Problem description: Identify every line in the records below that contains the word "memories", and copy each of those lines.

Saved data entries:

»»

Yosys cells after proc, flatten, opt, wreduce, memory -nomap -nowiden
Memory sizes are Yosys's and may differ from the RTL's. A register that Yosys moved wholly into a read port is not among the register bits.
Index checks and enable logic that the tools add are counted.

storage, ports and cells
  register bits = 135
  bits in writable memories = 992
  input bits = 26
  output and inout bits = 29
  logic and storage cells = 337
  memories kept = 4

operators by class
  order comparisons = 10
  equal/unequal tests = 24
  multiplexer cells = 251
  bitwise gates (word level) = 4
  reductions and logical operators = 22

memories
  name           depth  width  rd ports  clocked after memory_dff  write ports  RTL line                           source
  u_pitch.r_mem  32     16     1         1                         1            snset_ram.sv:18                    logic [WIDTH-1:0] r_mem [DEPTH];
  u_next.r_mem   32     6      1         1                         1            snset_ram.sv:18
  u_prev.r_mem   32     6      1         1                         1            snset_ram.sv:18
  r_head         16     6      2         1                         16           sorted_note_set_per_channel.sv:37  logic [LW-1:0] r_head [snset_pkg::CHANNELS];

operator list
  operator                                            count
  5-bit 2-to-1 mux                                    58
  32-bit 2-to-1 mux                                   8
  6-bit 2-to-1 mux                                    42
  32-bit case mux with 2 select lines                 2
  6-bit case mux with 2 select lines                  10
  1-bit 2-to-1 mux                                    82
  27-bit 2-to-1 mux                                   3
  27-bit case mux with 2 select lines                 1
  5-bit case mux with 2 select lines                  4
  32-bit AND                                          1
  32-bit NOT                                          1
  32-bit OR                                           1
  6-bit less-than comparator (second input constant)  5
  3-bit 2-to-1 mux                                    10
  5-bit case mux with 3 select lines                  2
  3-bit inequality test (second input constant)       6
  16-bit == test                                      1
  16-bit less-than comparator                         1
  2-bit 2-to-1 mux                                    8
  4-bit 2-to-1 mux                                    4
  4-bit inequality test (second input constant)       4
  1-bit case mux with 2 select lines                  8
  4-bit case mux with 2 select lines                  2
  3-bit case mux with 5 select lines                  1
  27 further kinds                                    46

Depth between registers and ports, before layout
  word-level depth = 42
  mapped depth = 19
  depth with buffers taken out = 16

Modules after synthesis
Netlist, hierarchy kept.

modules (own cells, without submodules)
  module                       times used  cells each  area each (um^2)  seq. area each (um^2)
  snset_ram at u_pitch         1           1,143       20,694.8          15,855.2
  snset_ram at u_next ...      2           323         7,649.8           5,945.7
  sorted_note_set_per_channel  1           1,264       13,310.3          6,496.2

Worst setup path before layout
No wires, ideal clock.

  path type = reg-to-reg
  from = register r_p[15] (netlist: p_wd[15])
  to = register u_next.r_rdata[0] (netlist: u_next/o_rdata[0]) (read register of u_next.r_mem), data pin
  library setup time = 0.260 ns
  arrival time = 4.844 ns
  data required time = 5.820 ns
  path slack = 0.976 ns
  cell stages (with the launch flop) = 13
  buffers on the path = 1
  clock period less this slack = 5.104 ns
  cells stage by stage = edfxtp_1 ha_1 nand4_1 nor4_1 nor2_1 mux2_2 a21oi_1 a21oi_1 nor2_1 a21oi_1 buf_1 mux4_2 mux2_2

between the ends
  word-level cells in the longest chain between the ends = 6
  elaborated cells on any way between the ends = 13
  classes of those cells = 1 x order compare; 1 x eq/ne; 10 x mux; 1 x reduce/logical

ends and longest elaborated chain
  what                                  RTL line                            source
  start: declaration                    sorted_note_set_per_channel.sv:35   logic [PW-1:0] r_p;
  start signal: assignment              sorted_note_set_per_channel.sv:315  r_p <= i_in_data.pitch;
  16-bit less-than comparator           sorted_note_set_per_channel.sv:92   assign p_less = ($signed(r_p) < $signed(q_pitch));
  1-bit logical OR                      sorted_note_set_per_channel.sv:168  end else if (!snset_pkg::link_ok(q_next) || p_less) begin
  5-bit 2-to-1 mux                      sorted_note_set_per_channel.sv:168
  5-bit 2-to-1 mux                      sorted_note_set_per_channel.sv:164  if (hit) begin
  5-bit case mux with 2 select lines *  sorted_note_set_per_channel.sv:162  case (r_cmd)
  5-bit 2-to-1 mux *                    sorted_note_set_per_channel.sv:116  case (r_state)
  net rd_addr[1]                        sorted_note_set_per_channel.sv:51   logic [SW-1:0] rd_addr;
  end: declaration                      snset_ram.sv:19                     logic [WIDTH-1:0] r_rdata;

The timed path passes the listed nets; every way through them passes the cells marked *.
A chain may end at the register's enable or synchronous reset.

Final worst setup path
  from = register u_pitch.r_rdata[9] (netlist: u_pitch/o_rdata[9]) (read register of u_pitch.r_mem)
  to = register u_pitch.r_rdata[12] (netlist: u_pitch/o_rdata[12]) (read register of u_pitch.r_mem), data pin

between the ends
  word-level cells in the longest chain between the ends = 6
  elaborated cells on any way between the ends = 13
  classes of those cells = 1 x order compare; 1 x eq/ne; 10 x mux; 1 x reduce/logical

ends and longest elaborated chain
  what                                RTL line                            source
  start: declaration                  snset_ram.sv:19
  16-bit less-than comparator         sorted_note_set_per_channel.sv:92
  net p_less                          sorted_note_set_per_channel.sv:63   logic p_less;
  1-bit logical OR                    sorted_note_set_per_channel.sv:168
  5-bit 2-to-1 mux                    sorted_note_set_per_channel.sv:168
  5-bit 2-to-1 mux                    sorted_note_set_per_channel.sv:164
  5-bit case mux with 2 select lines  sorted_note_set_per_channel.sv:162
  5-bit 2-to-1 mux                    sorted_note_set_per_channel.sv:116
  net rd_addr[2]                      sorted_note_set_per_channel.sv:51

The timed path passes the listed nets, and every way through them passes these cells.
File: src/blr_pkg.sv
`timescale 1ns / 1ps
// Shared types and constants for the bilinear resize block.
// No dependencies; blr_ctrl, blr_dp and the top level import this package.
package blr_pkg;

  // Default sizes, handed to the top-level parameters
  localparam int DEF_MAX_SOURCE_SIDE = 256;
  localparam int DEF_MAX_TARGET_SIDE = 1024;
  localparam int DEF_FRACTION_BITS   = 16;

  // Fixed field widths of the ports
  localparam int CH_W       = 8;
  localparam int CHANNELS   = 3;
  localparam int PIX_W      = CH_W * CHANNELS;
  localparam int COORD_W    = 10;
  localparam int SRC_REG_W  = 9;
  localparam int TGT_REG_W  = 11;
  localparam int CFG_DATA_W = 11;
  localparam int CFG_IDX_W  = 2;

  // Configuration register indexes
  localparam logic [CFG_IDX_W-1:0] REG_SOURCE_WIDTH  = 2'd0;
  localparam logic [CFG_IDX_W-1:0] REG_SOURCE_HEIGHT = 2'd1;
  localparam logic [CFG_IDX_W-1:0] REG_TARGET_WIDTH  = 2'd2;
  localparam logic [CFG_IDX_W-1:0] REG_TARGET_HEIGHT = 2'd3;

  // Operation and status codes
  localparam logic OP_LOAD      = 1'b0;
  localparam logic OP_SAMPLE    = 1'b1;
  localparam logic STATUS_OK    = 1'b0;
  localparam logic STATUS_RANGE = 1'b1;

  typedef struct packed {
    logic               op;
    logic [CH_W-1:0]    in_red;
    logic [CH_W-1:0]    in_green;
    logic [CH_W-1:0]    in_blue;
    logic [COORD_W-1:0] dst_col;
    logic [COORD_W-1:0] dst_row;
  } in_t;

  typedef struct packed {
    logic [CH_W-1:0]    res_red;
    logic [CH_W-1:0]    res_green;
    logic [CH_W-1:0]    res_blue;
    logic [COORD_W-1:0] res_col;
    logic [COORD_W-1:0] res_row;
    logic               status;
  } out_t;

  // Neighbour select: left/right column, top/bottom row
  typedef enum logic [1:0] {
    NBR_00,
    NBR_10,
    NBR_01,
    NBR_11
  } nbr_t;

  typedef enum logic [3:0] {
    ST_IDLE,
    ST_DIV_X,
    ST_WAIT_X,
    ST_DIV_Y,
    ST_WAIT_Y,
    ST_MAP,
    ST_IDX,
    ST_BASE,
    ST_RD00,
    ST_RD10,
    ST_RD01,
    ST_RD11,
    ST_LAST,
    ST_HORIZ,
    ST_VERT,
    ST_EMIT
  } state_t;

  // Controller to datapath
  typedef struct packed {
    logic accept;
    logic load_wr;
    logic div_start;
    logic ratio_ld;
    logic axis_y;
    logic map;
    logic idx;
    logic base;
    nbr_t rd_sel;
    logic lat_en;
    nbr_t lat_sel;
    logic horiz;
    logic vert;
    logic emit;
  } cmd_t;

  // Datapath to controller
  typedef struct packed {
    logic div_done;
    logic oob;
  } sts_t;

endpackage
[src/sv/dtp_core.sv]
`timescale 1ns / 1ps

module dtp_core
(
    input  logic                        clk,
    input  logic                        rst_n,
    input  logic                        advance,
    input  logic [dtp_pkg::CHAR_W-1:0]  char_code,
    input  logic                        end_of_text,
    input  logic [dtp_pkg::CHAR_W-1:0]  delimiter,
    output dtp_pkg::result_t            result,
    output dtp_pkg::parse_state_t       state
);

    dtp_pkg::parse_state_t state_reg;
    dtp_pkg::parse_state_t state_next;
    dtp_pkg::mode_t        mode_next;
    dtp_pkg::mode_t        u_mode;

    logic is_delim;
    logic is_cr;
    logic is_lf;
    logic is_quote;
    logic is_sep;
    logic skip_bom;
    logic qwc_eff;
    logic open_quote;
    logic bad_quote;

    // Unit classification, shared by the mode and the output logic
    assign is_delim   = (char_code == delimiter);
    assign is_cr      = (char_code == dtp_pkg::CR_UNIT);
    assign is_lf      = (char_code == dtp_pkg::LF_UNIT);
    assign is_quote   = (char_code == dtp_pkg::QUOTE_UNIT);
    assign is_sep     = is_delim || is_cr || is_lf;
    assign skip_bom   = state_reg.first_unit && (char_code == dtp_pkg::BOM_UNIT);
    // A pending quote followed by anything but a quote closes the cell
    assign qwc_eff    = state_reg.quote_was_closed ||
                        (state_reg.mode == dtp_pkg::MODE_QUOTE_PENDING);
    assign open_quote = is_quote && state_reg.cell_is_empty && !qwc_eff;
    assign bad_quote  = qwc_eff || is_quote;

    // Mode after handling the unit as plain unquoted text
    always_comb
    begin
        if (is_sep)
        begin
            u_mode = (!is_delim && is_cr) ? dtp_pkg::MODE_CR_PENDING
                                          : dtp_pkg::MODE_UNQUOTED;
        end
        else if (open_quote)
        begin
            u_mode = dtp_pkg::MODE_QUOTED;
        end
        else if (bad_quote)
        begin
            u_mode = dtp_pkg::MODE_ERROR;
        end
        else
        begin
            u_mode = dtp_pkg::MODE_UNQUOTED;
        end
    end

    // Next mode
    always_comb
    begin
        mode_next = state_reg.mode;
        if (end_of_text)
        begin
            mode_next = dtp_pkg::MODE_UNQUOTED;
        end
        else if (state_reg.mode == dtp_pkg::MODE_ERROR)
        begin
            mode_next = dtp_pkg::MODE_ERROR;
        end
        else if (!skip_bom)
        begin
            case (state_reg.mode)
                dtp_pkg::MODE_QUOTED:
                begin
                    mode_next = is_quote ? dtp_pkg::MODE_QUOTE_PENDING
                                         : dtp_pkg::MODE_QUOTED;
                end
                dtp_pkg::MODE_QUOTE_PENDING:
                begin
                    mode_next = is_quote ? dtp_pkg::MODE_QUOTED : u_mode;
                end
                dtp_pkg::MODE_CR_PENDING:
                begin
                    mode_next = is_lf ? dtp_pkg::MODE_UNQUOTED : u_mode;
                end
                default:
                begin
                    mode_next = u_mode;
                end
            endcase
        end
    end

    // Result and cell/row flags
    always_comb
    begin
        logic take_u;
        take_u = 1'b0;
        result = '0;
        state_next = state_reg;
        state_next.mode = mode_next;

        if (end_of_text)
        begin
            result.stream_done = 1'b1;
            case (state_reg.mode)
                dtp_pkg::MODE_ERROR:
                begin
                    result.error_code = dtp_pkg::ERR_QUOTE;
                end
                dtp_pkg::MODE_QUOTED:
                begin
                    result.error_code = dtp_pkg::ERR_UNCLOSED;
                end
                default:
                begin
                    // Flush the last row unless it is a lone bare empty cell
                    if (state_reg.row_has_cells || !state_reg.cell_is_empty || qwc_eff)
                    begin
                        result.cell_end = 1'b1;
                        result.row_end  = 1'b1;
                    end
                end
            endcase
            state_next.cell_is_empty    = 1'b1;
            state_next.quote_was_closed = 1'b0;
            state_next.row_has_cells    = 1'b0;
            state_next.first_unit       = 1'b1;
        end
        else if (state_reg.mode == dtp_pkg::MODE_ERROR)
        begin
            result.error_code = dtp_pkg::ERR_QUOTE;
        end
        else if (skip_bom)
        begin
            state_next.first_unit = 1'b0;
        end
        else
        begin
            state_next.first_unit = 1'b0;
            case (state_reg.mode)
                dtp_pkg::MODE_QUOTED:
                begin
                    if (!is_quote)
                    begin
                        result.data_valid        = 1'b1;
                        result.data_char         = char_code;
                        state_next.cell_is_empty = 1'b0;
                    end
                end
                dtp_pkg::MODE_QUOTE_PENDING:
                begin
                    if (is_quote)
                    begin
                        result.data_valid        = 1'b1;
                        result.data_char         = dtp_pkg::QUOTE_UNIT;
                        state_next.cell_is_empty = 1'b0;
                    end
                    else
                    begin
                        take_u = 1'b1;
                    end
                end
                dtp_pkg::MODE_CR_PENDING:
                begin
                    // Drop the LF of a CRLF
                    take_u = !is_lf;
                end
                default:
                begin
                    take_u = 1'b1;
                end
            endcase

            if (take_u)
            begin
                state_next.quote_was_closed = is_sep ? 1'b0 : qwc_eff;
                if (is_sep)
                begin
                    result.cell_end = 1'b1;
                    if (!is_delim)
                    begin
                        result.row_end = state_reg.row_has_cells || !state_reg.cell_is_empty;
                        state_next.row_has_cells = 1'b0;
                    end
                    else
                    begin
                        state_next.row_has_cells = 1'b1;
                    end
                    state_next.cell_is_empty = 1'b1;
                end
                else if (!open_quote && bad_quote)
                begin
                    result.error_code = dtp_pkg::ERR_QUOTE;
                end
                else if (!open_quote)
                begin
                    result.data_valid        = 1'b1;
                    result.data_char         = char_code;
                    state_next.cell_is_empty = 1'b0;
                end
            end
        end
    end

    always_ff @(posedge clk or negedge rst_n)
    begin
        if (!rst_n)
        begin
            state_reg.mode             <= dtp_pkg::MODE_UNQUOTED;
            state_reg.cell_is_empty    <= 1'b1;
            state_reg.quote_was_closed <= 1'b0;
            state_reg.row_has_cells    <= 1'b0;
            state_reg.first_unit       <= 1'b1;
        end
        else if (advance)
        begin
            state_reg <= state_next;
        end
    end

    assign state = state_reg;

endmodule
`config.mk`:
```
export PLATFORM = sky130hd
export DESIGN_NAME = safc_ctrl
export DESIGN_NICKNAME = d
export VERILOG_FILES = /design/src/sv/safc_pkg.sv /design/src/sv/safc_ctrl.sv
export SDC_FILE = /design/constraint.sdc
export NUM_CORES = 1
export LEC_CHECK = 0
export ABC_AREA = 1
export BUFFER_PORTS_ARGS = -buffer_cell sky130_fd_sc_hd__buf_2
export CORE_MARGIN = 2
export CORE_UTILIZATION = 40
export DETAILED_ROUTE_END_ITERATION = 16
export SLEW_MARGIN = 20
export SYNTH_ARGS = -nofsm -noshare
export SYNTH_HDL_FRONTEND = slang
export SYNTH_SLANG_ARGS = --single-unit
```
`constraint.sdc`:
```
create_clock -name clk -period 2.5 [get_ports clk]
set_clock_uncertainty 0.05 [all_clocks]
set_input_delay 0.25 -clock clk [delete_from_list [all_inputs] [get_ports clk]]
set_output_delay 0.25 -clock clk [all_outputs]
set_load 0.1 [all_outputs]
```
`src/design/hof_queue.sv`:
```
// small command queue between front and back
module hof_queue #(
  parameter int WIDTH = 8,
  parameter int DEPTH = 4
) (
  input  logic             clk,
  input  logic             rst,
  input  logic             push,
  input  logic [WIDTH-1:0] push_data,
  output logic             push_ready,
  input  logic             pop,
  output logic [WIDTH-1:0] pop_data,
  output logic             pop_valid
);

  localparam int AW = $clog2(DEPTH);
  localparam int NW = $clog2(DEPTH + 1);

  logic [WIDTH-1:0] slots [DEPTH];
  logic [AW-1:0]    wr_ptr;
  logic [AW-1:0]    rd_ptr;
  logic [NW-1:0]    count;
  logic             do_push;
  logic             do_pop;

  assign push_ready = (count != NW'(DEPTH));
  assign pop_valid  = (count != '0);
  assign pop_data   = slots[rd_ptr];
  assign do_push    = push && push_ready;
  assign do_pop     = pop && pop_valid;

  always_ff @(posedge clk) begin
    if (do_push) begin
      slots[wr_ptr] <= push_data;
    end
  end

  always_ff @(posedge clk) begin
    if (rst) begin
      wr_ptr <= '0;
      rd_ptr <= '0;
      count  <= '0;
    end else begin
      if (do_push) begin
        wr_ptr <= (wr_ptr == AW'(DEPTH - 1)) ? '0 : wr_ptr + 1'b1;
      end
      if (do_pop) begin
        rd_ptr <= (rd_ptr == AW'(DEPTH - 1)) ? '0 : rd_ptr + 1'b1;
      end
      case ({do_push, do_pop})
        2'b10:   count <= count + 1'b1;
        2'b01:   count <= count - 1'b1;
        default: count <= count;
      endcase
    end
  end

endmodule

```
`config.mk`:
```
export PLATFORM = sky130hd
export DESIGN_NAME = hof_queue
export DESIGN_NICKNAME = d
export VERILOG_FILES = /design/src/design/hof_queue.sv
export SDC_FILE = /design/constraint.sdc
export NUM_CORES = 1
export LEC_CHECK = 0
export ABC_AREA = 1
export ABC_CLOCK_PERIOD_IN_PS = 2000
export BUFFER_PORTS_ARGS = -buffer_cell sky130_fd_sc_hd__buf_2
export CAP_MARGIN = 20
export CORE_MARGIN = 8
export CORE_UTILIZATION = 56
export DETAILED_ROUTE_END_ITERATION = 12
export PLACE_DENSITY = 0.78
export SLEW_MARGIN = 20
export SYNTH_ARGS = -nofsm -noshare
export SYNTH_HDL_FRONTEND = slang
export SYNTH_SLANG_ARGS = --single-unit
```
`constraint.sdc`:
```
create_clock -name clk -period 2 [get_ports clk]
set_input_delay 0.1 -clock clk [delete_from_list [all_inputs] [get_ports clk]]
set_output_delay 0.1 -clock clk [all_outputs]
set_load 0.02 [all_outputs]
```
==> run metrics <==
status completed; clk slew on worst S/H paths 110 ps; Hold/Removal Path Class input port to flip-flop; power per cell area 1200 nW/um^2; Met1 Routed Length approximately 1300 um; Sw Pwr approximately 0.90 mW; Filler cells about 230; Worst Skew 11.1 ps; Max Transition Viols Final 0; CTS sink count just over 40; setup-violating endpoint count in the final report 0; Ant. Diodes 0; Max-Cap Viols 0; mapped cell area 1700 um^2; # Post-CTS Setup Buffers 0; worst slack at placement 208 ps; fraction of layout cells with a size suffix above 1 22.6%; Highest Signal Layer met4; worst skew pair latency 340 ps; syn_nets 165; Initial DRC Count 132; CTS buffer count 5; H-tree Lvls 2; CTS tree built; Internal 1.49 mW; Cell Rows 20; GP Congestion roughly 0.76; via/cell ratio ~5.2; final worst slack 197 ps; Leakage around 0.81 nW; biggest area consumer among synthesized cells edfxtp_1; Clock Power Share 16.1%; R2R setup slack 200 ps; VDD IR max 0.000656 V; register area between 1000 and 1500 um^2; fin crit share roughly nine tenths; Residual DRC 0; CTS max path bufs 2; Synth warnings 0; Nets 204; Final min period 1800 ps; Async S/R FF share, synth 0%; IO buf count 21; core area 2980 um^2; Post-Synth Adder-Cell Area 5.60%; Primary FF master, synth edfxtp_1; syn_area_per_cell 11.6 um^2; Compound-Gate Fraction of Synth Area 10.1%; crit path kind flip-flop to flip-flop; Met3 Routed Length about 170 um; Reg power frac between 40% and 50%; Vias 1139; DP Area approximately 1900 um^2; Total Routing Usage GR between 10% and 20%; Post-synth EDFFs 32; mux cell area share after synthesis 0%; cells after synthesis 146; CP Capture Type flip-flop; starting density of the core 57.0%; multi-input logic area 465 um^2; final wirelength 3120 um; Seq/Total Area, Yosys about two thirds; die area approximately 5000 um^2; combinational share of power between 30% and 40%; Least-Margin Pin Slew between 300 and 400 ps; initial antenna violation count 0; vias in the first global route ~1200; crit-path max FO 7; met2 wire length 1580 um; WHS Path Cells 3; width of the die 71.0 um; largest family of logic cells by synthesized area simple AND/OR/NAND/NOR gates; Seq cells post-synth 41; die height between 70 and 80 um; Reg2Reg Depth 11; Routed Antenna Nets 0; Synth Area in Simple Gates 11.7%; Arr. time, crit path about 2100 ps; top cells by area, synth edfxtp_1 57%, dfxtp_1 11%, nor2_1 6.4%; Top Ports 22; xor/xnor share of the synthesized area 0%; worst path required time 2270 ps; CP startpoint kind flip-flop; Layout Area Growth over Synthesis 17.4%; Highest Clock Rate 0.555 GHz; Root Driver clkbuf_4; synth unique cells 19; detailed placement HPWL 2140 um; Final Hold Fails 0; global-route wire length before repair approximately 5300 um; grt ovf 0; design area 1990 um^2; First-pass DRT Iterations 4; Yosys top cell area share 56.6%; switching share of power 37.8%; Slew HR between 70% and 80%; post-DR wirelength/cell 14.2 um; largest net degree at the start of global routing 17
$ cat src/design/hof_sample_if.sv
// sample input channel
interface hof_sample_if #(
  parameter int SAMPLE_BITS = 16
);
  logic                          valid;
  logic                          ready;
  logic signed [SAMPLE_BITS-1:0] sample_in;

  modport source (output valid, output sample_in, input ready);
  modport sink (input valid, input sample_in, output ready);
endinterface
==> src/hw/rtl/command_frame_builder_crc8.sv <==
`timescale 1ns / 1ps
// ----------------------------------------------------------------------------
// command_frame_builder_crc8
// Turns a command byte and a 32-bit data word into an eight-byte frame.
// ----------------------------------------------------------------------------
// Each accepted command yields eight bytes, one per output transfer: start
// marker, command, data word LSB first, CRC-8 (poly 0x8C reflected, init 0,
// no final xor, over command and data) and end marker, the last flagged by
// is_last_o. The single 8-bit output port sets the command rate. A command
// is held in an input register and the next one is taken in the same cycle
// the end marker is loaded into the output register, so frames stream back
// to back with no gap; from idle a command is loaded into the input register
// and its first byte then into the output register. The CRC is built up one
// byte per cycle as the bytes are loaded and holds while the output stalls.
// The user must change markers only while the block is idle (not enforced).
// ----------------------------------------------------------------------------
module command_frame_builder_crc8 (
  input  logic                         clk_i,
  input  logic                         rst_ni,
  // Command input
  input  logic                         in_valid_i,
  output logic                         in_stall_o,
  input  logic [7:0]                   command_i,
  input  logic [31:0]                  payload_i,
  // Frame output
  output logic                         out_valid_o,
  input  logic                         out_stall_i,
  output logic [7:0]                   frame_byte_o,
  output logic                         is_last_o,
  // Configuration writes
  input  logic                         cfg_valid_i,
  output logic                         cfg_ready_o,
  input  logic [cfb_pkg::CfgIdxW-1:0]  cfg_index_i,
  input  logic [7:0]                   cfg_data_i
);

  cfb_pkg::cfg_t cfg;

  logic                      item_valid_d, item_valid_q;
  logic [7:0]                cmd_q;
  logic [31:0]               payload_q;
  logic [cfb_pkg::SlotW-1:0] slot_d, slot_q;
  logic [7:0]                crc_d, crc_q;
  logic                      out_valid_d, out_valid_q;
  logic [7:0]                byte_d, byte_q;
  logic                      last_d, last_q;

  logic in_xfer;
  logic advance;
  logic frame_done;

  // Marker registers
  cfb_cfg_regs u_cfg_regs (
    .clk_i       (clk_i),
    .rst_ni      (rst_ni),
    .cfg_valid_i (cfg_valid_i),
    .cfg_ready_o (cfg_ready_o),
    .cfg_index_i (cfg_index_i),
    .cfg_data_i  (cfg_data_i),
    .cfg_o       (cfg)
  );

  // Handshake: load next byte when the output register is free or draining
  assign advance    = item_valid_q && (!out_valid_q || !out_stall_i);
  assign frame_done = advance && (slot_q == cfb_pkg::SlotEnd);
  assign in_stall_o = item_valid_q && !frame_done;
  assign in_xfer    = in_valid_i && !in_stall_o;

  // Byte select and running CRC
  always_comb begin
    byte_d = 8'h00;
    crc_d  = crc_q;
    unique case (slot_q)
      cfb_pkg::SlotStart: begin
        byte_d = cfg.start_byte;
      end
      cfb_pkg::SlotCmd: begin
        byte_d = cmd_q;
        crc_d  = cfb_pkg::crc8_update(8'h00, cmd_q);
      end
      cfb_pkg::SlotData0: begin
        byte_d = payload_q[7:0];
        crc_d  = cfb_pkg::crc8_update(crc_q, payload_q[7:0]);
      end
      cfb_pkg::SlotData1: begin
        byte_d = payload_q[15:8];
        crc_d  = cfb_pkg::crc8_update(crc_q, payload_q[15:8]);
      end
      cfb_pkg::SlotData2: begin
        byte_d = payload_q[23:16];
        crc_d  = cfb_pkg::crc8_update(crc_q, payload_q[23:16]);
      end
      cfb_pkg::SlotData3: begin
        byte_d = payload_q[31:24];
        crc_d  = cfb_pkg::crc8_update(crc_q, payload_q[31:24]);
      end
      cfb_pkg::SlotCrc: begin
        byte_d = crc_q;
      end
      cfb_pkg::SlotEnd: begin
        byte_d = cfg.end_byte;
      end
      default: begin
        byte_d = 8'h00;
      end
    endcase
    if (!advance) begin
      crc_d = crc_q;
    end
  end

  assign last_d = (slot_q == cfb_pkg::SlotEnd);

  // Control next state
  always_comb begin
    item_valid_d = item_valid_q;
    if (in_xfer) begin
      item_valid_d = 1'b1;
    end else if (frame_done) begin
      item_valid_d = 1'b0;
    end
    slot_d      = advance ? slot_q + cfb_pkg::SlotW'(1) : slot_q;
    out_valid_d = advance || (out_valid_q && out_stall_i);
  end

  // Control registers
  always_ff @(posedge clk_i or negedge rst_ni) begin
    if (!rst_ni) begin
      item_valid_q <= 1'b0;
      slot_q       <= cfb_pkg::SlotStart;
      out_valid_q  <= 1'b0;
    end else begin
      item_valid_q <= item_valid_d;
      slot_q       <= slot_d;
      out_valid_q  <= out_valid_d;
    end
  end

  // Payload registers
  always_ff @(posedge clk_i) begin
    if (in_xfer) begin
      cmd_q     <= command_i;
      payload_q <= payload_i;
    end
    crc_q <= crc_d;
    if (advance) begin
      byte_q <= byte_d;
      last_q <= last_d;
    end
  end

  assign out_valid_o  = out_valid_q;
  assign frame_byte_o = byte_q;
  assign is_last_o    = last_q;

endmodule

««

Solution to the exercise:
  bits in writable memories = 992
  memories kept = 4
memories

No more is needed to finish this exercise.